On the one hand, we’re a culture that is known for slothfully gorging on fast food while driving in our oversized automobiles on our way to the drive-thru pharmacy to pick up our cholesterol medicine, texting (at red lights) while our children watch a DVD of cartoons instead of noticing the world they’re inhabiting.
The other side of American culture boasts of garage inventors, tinkering away at technologies that created the Personal Computer; kids in garage bands torturing neighbors until a record label takes notice; or other creative endeavors – but when did our garages become overflowing storage units for our plastic crap or hobbies long ago abandoned instead of little laboratories?

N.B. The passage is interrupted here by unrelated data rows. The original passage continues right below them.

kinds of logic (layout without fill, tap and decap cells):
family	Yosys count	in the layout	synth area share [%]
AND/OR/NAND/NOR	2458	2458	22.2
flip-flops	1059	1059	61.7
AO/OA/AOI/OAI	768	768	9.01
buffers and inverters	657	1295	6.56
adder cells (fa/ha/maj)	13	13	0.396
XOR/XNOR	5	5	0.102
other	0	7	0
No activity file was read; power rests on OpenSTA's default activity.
--- src/rtl/ecc_scrubber.sv ---
// ecc_scrubber: background scrub engine for an ECC-protected RAM.
// It walks every address, reads it through the RAM's correcting port, and
// writes corrected data back unless the host touched the same word meanwhile.
// Corrected and uncorrectable events are counted with saturating counters.
module ecc_scrubber #(
  parameter int ADDR_WIDTH     = 9,
  parameter int DATA_BITS      = 16,
  parameter int RAM_RD_LATENCY = 4,
  parameter int SCRUB_INTERVAL = 1024
) (
  input  logic                  clk,
  input  logic                  rst_n,
  input  logic                  enable,
  output logic [ADDR_WIDTH-1:0] ram_address,
  output logic [DATA_BITS-1:0]  ram_data,
  output logic                  ram_wren,
  input  logic [DATA_BITS-1:0]  ram_q,
  input  logic [2:0]            ram_err,
  input  logic [ADDR_WIDTH-1:0] host_address,
  input  logic                  host_wren,
  output logic [15:0]           corr_count,
  output logic [15:0]           uncorr_count,
  output logic [ADDR_WIDTH-1:0] last_uncorr_addr,
  output logic                  pass_done,
  output logic                  busy
);

  localparam int IW = (SCRUB_INTERVAL > 1) ? $clog2(SCRUB_INTERVAL) : 1;
  localparam int LW = (RAM_RD_LATENCY > 1) ? $clog2(RAM_RD_LATENCY) : 1;

  typedef enum logic [2:0] {
    IDLE, WAIT, READ, LAT, CHECK, WRITE, NEXT
  } state_t;

  state_t                  state_reg, state_next;
  logic [ADDR_WIDTH-1:0]   ptr_reg;
  logic [IW-1:0]           wait_cnt_reg;
  logic [LW-1:0]           lat_cnt_reg;
  logic [DATA_BITS-1:0]    q_reg;
  logic [2:0]              err_reg;
  logic                    coll_reg;
  logic [15:0]             corr_reg;
  logic [15:0]             uncorr_reg;
  logic [ADDR_WIDTH-1:0]   last_uncorr_reg;
  logic [DATA_BITS-1:0]    data_reg;
  logic                    host_hit;
  logic                    coll_now;

  // Host write aimed at the word currently being scrubbed.
  assign host_hit = host_wren && (host_address == ptr_reg);
  // In CHECK the live host write counts as a collision too.
  assign coll_now = coll_reg || host_hit;

  // State register.
  always_ff @(posedge clk or negedge rst_n) begin
    if (!rst_n) state_reg <= IDLE;
    else        state_reg <= state_next;
  end

  // Next-state decision; enable is only honoured at IDLE/WAIT/NEXT so a word in flight always completes.
  always_comb begin
    state_next = state_reg;
    unique case (state_reg)
      IDLE:  if (enable) state_next = WAIT;
      WAIT: begin
        if (!enable)                 state_next = IDLE;
        else if (wait_cnt_reg == '0) state_next = READ;
      end
      READ:  state_next = LAT;
      LAT:   if (lat_cnt_reg == '0) state_next = CHECK;
      CHECK: begin
        state_next = NEXT;
        if ((|err_reg) && !err_reg[2] && err_reg[1] && !coll_now)
          state_next = WRITE;
      end
      WRITE: state_next = NEXT;
      NEXT:  state_next = enable ? WAIT : IDLE;
      default: state_next = IDLE;
    endcase
  end

  // Idle-interval counter: reloaded whenever a new wait period starts.
  always_ff @(posedge clk or negedge rst_n) begin
    if (!rst_n) wait_cnt_reg <= '0;
    else if ((state_reg == IDLE && enable) || state_reg == NEXT)
      wait_cnt_reg <= IW'(SCRUB_INTERVAL - 1);
    else if (state_reg == WAIT && wait_cnt_reg != '0)
      wait_cnt_reg <= wait_cnt_reg - IW'(1);
  end

  // Read-latency counter; the last LAT cycle is the one where q/err are valid.
  always_ff @(posedge clk or negedge rst_n) begin
    if (!rst_n)                    lat_cnt_reg <= '0;
    else if (state_reg == READ)    lat_cnt_reg <= LW'(RAM_RD_LATENCY - 1);
    else if (state_reg == LAT && lat_cnt_reg != '0)
      lat_cnt_reg <= lat_cnt_reg - LW'(1);
  end

  // Capture corrected data and error flags when the read returns.
  always_ff @(posedge clk or negedge rst_n) begin
    if (!rst_n) begin
      q_reg   <= '0;
      err_reg <= '0;
    end else if (state_reg == LAT && lat_cnt_reg == '0) begin
      q_reg   <= ram_q;
      err_reg <= ram_err;
    end
  end

  // Collision flag: armed fresh for each word, set by host writes during the read window.
  always_ff @(posedge clk or negedge rst_n) begin
    if (!rst_n)                  coll_reg <= 1'b0;
    else if (state_next == READ && state_reg != READ) coll_reg <= 1'b0;
    else if ((state_reg == READ || state_reg == LAT) && host_hit)
      coll_reg <= 1'b1;
  end

  // Error bookkeeping; uncorrectable wins over corrected, counters stick at all-ones.
  always_ff @(posedge clk or negedge rst_n) begin
    if (!rst_n) begin
      corr_reg        <= '0;
      uncorr_reg      <= '0;
      last_uncorr_reg <= '0;
    end else if (state_reg == CHECK && (|err_reg)) begin
      if (err_reg[2]) begin
        if (uncorr_reg != 16'hFFFF) uncorr_reg <= uncorr_reg + 16'd1;
        last_uncorr_reg <= ptr_reg;
      end else if (err_reg[1]) begin
        if (corr_reg != 16'hFFFF) corr_reg <= corr_reg + 16'd1;
      end
    end
  end

  // Write-back data is latched on the way into WRITE and held afterwards.
  always_ff @(posedge clk or negedge rst_n) begin
    if (!rst_n) data_reg <= '0;
    else if (state_reg == CHECK && state_next == WRITE) data_reg <= q_reg;
  end

  // Scrub pointer advances once per word and survives IDLE.
  always_ff @(posedge clk or negedge rst_n) begin
    if (!rst_n)                 ptr_reg <= '0;
    else if (state_reg == NEXT) ptr_reg <= ptr_reg + ADDR_WIDTH'(1);
  end

  assign ram_address      = ptr_reg;
  assign ram_data         = data_reg;
  assign ram_wren         = (state_reg == WRITE);
  assign corr_count       = corr_reg;
  assign uncorr_count     = uncorr_reg;
  assign last_uncorr_addr = last_uncorr_reg;
  assign pass_done        = (state_reg == NEXT) && (&ptr_reg);
  assign busy             = (state_reg != IDLE) && (state_reg != WAIT);

endmodule
$ cat src/rtl/scan_sel_gen.sv
// Channel-scan sequencer driving a 3-to-8 decoder's select (A) and enable (EN).
module scan_sel_gen
    import scan_pkg::*;
#(
    parameter int DWELL_W = 8,
    parameter int BLANK_W = 4
) (
    input  logic               clk,
    input  logic               rst,
    input  logic               start,
    input  logic               stop,
    input  logic               continuous,
    input  logic [NCH-1:0]     mask,
    input  logic [DWELL_W-1:0] dwell,
    input  logic [BLANK_W-1:0] blank,
    output logic [SEL_W-1:0]   A,
    output logic               EN,
    output logic               busy,
    output logic               frame_done
);

    localparam int CNT_W = (DWELL_W > BLANK_W) ? DWELL_W : BLANK_W;

    // Remaining-cycle preload for a DRIVE phase; a dwell of 0 behaves as 1.
    function automatic logic [CNT_W-1:0] dwell_load(input logic [DWELL_W-1:0] d);
        return (d == '0) ? '0 : CNT_W'(d) - CNT_W'(1);
    endfunction

    state_e             state_q, state_d;
    logic [SEL_W-1:0]   ch_q, ch_d;
    logic [CNT_W-1:0]   cnt_q, cnt_d;         // cycles left in current phase after this one
    logic [NCH-1:0]     mask_sh_q, mask_sh_d;
    logic [DWELL_W-1:0] dwell_sh_q, dwell_sh_d;
    logic [BLANK_W-1:0] blank_sh_q, blank_sh_d;
    logic               cont_sh_q, cont_sh_d;
    logic               stop_pending_q, stop_pending_d;
    logic               en_q, en_d;
    logic               busy_q, busy_d;
    logic               frame_done_q, frame_done_d;

    logic [SEL_W-1:0]   nxt_ch;
    logic               nxt_wrap;
    logic               slot_end;
    logic               last_d;

    mask_next_ch u_next (
        .mask (mask_sh_q),
        .cur  (ch_q),
        .next (nxt_ch),
        .wrap (nxt_wrap)
    );

    // Next-state, shadow and output computation; outputs describe the cycle being entered.
    always_comb begin
        // NOTE: every signal gets a default first so no path can infer a latch.
        state_d        = state_q;
        ch_d           = ch_q;
        cnt_d          = cnt_q;
        mask_sh_d      = mask_sh_q;
        dwell_sh_d     = dwell_sh_q;
        blank_sh_d     = blank_sh_q;
        cont_sh_d      = cont_sh_q;
        stop_pending_d = stop_pending_q;
        slot_end       = 1'b0;

        if (state_q != S_IDLE && stop) stop_pending_d = 1'b1;

        case (state_q)
            S_IDLE: begin
                if (start && mask != '0) begin
                    mask_sh_d  = mask;
                    dwell_sh_d = dwell;
                    blank_sh_d = blank;
                    cont_sh_d  = continuous;
                    ch_d       = first_set(mask);
                    cnt_d      = dwell_load(dwell);
                    state_d    = S_DRIVE;
                end
            end
            S_DRIVE: begin
                if (cnt_q != '0) begin
                    cnt_d = cnt_q - CNT_W'(1);
                end else if (blank_sh_q != '0) begin
                    cnt_d   = CNT_W'(blank_sh_q) - CNT_W'(1);
                    state_d = S_BLANK;
                end else begin
                    slot_end = 1'b1;
                end
            end
            S_BLANK: begin
                if (cnt_q != '0) cnt_d = cnt_q - CNT_W'(1);
                else             slot_end = 1'b1;
            end
            default: state_d = S_IDLE;
        endcase

        if (slot_end) begin
            if (!nxt_wrap) begin
                ch_d    = nxt_ch;
                cnt_d   = dwell_load(dwell_sh_q);
                state_d = S_DRIVE;
            end else if (cont_sh_q && !stop_pending_q && !stop && mask != '0) begin
                // Frame boundary in continuous mode: pick up fresh settings.
                mask_sh_d  = mask;
                dwell_sh_d = dwell;
                blank_sh_d = blank;
                cont_sh_d  = continuous;
                ch_d       = first_set(mask);
                cnt_d      = dwell_load(dwell);
                state_d    = S_DRIVE;
            end else begin
                cnt_d          = '0;
                stop_pending_d = 1'b0;
                state_d        = S_IDLE;
            end
        end

        en_d   = (state_d == S_DRIVE);
        busy_d = (state_d != S_IDLE);
        last_d = ((state_d == S_DRIVE) && (cnt_d == '0) && (blank_sh_d == '0)) ||
                 ((state_d == S_BLANK) && (cnt_d == '0));
        frame_done_d = last_d && (next_set_wrap(mask_sh_d, ch_d) <= ch_d);
    end

    // State, shadow and output registers with synchronous reset.
    always_ff @(posedge clk) begin
        // NOTE: non-blocking assignments keep every flop sampling pre-edge values.
        if (rst) begin
            state_q        <= S_IDLE;
            ch_q           <= '0;
            cnt_q          <= '0;
            mask_sh_q      <= '0;
            dwell_sh_q     <= '0;
            blank_sh_q     <= '0;
            cont_sh_q      <= 1'b0;
            stop_pending_q <= 1'b0;
            en_q           <= 1'b0;
            busy_q         <= 1'b0;
            frame_done_q   <= 1'b0;
        end else begin
            state_q        <= state_d;
            ch_q           <= ch_d;
            cnt_q          <= cnt_d;
            mask_sh_q      <= mask_sh_d;
            dwell_sh_q     <= dwell_sh_d;
            blank_sh_q     <= blank_sh_d;
            cont_sh_q      <= cont_sh_d;
            stop_pending_q <= stop_pending_d;
            en_q           <= en_d;
            busy_q         <= busy_d;
            frame_done_q   <= frame_done_d;
        end
    end

    assign A          = ch_q;
    assign EN         = en_q;
    assign busy       = busy_q;
    assign frame_done = frame_done_q;

endmodule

Focusing on this has created a perfect storm of my own reflexive look back on how I spend my own ‘relaxation’ time, both past and present and my very American desire to increase my own creative productivity. Growing up, my own parents spent weekends tinkering and building things, usually slightly leaning, and had hobbies that engaged them for a few years before another replaced the time allotted. During the workweek, their dedication at respective careers and childrearing exhausted to the point of digesting in the Thursday night line-up on NBC.
My thoughts for this blog post came together (possibly quite poorly) after procrastinating on Facebook and waiting for divine intervention. Someone had posted about a TED talk by Elizabeth Gilbert, author of Eat, Pray, Love about the creative process and how we should get away from the notion of the individual creative genius and revert back to the ancient idea of muses and gods influencing human ‘makers’. What a lovely thought, but overall, not the most inspiring of talks. Rebounding, I found Dale Dougherty ’s, publisher of Make Magazine, talk about the traditional American maker culture and ‘hacker space’. These spaces where Americans return to a habitat resembling garages and tinker around with things
“Makers are enthusiasts, amateurs and they are people who enjoy doing what they do – they don’t even always know why they’re doing it.” He claims that everyone is a maker – which in part is possibly true as most people have made something in their lives – but the makers he discusses are ‘in control’.
When discussing making things and the idea of control, President Obama’s Sputnik moment for our generation makes a bit more sense. Combine our American identity of ingenuity, manifest destiny and our shaky world order – it’s understandable to tell us to reignite our imaginations and tinker to create and produce the future.